● DATA FOR REVIEW
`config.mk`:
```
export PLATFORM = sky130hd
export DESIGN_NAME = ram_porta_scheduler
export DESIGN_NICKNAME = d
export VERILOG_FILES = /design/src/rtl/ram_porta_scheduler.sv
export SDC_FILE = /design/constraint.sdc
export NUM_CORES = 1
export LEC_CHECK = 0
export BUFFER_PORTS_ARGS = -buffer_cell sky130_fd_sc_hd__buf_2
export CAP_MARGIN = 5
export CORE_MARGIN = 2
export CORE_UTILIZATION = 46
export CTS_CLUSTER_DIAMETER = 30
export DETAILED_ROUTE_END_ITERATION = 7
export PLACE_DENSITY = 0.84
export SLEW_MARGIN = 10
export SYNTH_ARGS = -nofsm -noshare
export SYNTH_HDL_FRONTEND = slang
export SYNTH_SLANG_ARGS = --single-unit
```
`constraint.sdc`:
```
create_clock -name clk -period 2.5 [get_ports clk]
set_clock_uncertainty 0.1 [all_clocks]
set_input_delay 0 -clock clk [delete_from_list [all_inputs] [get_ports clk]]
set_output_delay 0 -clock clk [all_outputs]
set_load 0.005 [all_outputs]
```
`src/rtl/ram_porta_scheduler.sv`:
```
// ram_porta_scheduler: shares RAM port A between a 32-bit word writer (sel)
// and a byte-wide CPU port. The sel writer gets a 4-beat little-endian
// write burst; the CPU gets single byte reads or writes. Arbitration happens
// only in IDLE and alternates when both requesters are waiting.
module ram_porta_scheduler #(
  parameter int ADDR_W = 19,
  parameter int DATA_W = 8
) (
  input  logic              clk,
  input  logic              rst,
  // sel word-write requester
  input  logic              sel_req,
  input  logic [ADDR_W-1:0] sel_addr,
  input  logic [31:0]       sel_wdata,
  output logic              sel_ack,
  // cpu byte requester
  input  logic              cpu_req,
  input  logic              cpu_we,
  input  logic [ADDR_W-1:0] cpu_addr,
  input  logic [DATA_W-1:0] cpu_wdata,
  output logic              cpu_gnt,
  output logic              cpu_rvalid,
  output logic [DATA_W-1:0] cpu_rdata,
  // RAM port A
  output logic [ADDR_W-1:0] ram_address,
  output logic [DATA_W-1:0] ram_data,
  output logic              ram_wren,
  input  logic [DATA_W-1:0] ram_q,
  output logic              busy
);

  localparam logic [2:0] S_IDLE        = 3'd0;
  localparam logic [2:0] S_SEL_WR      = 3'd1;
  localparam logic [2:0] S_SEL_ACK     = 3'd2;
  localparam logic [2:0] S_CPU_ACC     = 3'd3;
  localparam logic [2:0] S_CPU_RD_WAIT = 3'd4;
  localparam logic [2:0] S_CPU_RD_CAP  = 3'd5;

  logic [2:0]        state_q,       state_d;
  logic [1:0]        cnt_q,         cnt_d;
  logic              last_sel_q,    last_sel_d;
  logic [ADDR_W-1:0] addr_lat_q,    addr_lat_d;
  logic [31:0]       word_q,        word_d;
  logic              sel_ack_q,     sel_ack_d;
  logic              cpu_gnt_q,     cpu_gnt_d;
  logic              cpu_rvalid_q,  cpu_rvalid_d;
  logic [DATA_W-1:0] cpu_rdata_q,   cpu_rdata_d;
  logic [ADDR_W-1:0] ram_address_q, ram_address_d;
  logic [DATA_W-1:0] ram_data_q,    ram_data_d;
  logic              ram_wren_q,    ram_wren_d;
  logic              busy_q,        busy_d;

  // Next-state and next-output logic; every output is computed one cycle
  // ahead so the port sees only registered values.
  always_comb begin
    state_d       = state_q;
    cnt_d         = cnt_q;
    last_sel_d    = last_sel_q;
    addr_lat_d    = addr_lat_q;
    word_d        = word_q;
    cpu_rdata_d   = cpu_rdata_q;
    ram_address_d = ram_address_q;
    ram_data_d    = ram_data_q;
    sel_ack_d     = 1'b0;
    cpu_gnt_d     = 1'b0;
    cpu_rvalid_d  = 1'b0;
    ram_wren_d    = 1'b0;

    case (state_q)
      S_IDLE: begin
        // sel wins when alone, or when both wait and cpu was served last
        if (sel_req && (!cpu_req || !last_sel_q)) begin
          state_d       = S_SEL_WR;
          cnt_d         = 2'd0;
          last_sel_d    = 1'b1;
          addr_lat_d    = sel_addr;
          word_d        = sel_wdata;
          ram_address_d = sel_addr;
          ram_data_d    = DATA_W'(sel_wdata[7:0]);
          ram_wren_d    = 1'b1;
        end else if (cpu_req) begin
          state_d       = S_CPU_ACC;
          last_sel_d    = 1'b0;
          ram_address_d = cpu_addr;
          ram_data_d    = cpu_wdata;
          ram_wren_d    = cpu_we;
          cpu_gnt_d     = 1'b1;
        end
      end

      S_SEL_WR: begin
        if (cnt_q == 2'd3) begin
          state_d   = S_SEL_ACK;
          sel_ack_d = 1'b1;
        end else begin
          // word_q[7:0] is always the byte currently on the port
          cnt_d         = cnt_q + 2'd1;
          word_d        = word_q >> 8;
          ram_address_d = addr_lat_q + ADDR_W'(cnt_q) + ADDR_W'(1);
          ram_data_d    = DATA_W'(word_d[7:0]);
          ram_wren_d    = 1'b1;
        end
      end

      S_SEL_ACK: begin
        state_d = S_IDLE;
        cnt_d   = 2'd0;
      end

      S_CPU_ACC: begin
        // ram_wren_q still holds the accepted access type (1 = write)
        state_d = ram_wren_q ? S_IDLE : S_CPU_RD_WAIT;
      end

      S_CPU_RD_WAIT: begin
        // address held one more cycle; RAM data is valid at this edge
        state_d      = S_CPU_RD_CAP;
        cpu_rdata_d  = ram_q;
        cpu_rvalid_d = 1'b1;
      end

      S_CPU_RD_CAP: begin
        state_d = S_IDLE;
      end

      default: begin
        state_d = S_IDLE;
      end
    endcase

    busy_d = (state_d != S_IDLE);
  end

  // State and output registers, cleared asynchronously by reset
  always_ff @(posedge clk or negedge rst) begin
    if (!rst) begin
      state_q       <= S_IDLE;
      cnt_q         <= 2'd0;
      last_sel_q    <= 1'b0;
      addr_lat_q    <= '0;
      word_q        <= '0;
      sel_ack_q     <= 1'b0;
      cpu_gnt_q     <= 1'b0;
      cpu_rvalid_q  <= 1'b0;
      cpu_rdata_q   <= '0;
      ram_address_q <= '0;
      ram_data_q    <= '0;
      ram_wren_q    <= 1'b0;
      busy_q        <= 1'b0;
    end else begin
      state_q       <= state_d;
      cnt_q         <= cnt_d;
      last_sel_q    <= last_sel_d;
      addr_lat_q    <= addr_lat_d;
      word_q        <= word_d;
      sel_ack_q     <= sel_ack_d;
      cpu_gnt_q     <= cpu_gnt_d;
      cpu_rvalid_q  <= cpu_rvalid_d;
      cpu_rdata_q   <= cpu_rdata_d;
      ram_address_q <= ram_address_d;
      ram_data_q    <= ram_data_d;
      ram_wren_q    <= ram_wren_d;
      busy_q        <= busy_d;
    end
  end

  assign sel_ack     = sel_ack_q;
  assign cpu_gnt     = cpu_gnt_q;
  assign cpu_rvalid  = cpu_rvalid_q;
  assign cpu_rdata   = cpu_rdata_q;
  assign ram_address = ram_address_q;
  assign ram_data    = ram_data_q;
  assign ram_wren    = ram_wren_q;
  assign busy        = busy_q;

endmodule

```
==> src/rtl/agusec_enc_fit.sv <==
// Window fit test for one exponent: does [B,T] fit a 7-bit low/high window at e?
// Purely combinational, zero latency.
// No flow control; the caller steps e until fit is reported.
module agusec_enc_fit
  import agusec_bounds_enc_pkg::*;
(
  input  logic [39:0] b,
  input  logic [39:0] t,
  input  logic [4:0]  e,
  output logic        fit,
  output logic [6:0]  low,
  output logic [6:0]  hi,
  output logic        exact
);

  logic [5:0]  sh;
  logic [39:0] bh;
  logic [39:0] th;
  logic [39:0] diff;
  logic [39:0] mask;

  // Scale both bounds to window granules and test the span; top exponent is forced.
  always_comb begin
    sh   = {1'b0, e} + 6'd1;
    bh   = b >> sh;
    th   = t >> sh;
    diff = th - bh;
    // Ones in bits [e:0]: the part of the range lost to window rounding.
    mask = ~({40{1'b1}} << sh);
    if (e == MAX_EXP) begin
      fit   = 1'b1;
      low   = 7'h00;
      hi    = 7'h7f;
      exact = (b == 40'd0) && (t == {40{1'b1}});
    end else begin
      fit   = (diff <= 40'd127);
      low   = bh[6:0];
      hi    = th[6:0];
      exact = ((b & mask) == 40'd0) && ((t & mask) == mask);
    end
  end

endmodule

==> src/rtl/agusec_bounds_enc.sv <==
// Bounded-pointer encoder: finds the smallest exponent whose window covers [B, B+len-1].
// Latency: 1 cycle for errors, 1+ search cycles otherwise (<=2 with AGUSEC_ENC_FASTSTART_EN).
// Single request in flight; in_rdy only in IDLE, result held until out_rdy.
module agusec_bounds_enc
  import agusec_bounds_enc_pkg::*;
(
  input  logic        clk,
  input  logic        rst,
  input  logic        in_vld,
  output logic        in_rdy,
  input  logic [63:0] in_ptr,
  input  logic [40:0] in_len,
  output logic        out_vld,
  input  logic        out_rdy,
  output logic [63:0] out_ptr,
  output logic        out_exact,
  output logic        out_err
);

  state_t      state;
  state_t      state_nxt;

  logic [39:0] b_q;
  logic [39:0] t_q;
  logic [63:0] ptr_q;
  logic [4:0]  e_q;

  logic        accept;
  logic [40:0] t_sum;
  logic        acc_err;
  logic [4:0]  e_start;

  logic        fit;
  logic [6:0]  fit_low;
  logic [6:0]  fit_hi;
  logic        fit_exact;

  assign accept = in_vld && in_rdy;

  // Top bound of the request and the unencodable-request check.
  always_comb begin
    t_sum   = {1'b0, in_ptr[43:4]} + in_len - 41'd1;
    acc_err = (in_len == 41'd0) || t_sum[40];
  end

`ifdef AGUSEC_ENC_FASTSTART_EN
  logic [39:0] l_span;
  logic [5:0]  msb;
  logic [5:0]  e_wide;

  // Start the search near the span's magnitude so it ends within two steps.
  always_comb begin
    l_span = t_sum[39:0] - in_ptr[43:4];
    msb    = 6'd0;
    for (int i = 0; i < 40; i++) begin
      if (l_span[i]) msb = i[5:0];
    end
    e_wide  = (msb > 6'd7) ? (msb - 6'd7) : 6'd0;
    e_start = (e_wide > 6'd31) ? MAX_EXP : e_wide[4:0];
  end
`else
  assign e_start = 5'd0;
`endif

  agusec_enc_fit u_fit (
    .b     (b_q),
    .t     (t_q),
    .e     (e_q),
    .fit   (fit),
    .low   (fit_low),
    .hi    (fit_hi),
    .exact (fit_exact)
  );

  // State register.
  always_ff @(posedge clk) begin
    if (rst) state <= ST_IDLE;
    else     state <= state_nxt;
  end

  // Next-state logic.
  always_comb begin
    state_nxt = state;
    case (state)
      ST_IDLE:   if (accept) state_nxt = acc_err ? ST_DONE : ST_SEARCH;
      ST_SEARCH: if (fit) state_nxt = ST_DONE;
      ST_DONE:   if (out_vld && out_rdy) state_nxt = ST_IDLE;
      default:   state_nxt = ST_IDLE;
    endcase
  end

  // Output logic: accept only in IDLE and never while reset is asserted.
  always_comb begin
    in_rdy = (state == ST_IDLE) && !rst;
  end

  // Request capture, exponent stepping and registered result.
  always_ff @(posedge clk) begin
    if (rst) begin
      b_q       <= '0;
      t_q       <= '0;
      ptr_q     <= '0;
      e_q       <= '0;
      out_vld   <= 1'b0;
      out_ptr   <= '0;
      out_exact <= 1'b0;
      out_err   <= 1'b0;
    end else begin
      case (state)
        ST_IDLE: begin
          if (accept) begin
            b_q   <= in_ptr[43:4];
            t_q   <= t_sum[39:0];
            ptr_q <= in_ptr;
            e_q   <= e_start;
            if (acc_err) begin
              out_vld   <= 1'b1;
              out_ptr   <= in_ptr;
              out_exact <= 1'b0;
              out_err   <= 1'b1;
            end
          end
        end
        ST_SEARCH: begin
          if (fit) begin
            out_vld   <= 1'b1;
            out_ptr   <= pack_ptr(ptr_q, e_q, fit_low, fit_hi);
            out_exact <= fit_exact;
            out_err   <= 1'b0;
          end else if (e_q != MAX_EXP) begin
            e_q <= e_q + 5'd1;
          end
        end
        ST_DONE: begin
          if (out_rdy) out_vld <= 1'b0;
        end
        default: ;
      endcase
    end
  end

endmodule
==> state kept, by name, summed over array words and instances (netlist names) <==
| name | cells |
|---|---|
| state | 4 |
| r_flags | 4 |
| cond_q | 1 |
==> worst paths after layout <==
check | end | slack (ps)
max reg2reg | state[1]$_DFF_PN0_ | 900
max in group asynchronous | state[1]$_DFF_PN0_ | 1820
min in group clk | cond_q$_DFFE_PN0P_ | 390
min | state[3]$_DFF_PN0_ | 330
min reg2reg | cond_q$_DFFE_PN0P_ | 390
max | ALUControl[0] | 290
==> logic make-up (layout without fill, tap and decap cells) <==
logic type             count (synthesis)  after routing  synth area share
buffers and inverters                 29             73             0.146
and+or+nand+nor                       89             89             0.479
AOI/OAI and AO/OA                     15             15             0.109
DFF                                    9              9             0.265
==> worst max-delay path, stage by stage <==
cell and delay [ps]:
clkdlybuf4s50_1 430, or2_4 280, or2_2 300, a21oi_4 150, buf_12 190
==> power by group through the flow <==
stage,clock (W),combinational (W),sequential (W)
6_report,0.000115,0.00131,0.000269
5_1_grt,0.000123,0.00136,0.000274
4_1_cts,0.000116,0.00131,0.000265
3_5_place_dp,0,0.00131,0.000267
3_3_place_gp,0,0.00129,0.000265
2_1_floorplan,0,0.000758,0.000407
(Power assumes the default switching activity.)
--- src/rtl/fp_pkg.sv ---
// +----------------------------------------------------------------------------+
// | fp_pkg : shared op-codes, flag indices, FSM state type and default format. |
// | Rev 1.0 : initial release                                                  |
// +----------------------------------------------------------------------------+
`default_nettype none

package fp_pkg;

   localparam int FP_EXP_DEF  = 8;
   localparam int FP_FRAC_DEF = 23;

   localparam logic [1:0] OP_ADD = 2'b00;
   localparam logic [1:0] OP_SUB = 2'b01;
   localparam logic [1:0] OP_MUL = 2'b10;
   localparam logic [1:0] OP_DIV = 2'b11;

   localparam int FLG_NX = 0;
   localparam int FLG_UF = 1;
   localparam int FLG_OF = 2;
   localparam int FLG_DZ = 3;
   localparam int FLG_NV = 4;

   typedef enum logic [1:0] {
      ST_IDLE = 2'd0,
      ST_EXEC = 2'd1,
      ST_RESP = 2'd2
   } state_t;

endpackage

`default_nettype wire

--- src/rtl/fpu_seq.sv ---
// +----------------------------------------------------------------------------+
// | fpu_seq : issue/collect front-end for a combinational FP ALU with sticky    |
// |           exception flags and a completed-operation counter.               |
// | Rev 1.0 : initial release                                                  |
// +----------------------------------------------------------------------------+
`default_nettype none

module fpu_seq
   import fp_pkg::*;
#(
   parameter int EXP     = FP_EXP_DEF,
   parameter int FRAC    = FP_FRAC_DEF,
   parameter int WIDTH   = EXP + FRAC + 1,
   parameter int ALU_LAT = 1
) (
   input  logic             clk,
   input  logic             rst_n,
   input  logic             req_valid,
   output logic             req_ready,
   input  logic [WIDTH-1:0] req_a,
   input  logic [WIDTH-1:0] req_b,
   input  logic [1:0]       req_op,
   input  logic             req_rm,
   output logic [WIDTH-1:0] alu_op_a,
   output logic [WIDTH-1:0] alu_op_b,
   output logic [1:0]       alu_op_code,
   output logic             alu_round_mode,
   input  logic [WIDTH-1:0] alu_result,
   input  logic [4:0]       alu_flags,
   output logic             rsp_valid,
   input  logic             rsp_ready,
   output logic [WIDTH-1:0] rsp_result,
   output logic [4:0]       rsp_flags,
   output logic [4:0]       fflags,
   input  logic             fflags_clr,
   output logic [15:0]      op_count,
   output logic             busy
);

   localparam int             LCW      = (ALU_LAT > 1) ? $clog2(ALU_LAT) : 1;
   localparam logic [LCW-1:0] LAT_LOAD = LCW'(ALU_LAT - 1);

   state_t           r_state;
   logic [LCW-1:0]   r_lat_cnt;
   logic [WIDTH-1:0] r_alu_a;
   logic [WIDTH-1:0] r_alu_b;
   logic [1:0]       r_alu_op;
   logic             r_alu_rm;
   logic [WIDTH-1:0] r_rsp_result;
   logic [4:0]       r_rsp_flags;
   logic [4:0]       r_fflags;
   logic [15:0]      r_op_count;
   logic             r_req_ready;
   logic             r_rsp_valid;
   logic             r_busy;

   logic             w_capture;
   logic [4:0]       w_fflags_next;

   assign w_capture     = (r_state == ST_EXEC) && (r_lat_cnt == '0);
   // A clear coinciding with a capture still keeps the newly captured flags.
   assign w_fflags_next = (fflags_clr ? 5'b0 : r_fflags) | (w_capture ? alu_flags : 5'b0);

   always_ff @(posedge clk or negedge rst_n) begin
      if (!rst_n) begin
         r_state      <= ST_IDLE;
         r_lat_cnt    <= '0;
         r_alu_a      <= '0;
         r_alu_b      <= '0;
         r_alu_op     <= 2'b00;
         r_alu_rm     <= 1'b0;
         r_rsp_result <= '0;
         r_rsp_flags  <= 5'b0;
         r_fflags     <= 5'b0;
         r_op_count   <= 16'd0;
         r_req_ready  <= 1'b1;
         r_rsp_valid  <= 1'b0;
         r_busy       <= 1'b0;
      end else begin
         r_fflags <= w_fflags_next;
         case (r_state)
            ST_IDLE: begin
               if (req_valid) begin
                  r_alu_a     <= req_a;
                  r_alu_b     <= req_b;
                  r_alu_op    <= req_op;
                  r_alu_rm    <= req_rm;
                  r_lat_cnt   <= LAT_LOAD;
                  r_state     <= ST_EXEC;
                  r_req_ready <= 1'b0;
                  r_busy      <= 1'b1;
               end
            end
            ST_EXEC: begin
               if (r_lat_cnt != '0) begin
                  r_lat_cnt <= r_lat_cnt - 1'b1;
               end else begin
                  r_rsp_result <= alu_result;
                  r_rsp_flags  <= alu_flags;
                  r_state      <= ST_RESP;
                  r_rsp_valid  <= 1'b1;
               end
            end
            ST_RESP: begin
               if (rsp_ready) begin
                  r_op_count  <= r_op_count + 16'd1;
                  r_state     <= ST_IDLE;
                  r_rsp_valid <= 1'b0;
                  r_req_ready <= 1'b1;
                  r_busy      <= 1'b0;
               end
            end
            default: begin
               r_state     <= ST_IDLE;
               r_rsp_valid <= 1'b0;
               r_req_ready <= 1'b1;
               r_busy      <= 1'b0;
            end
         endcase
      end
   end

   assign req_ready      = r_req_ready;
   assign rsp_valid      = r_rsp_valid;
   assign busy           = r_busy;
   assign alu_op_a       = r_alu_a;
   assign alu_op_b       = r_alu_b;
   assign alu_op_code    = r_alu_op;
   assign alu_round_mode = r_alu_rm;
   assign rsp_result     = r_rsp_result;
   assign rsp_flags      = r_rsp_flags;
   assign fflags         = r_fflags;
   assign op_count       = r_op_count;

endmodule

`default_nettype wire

● TASK DESCRIPTION
Copy, from the material above, each line in which the string "only" occurs.

● TASK RESPONSE
// only in IDLE and alternates when both requesters are waiting.
  // ahead so the port sees only registered values.
// Single request in flight; in_rdy only in IDLE, result held until out_rdy.
  // Output logic: accept only in IDLE and never while reset is asserted.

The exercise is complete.